1秒、2秒後には稲妻が到達すると言うその瞬間に、晴奈は己の心の中を一周した。
(『蒼天剣』! お前が頼りだ! 私の力の限りを、受け止めろおおおーッ!)
その決意が「蒼天」に移る。「蒼天」の青が濃くなり、輝き始めた。
「りゃ」
稲妻が晴奈の目の前にまで迫る。
「あああ」
両手で――腱を切られ、動かなかったはずの右手も挙げて――振り上げた「蒼天」が、一際眩く輝いた。
「ああああああ」
その光は、稲妻のそれをも圧倒し、押し返し、蹴散らした。
「あああああああああーッ!」
目の前が真っ暗になる。
(あ……?)
晴奈は自分が死んでしまったかと思い、歯軋りしかける。
(……いや、違う……)
次第に、視界が戻ってくる。
(……凌いだ!)
強い光で眩んでいた目が、ようやく元に戻る。
自分の体を確かめたが、腕も脚も、手も足もあり、胸にも胴にも、首の上にも異常はない。
「……ッ」
五体に再び力がみなぎる。戻ってきた視界の中に、天狐を捉えたからだ。
(今度こそ、仕留める……!)
天狐はこちらを見ていた。が、ぼんやりとした顔をしている。その気力の無い目はまるで、晴奈を捉えていないようだった。
(……?)
天狐の様子に一瞬戸惑ったが、晴奈は足を止めない。
「はああッ!」
晴奈は間合いを詰め、あらん限りの力を込めて天狐に斬りかかった。
「……いない、わなぁ」
天狐はぼんやりと、稲妻が飛んでいった方向に目をやった。その視界には、崩れ落ちた柱と焦げた床しか見えない。
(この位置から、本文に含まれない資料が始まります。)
**src/sv/refcounted_block_free_list_core_macros.svh**
```systemverilog
// Assertion helpers used by the free list core RTL.
`ifndef REFCOUNTED_BLOCK_FREE_LIST_CORE_MACROS_SVH
`define REFCOUNTED_BLOCK_FREE_LIST_CORE_MACROS_SVH

// Check a property on every rising edge, quiet while reset is held.
`define RCBFL_ASSERT(lbl, prop) \
    lbl: assert property (@(posedge aclk) disable iff (!aresetn) (prop)) \
        else $error("rcbfl assertion failed");

// Check that a condition never holds while out of reset.
`define RCBFL_NEVER(lbl, cond) \
    lbl: assert property (@(posedge aclk) disable iff (!aresetn) !(cond)) \
        else $error("rcbfl forbidden condition seen");

`endif

```
**src/sv/rcbfl_ram.sv**
```systemverilog
`default_nettype none
module rcbfl_ram #(
    parameter int WIDTH = 8,
    parameter int DEPTH = 16
) (
    input  wire logic                     clk,
    input  wire logic                     we,
    input  wire logic [$clog2(DEPTH)-1:0] waddr,
    input  wire logic [WIDTH-1:0]         wdata,
    input  wire logic                     re,
    input  wire logic [$clog2(DEPTH)-1:0] raddr,
    output logic      [WIDTH-1:0]         rdata
);
    logic [WIDTH-1:0] mem [DEPTH];

    always_ff @(posedge clk) begin
        if (we) begin
            mem[waddr] <= wdata;
        end
        if (re) begin
            rdata <= mem[raddr];
        end
    end
endmodule
`default_nettype wire

```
「そりゃそうだよな、焦げるどころじゃねーもん、あのパワーなら。蒸発したわな、ケケッ……」
「鈴林」から魔力を搾り取ったとは言え、天狐の体には疲労が濃く残っていた。立ち上がる気力も無く、天狐は依然、その場に座ったままでいた。
次の瞬間。
「へ?」
天狐の視界が、ぽとんと落ちた。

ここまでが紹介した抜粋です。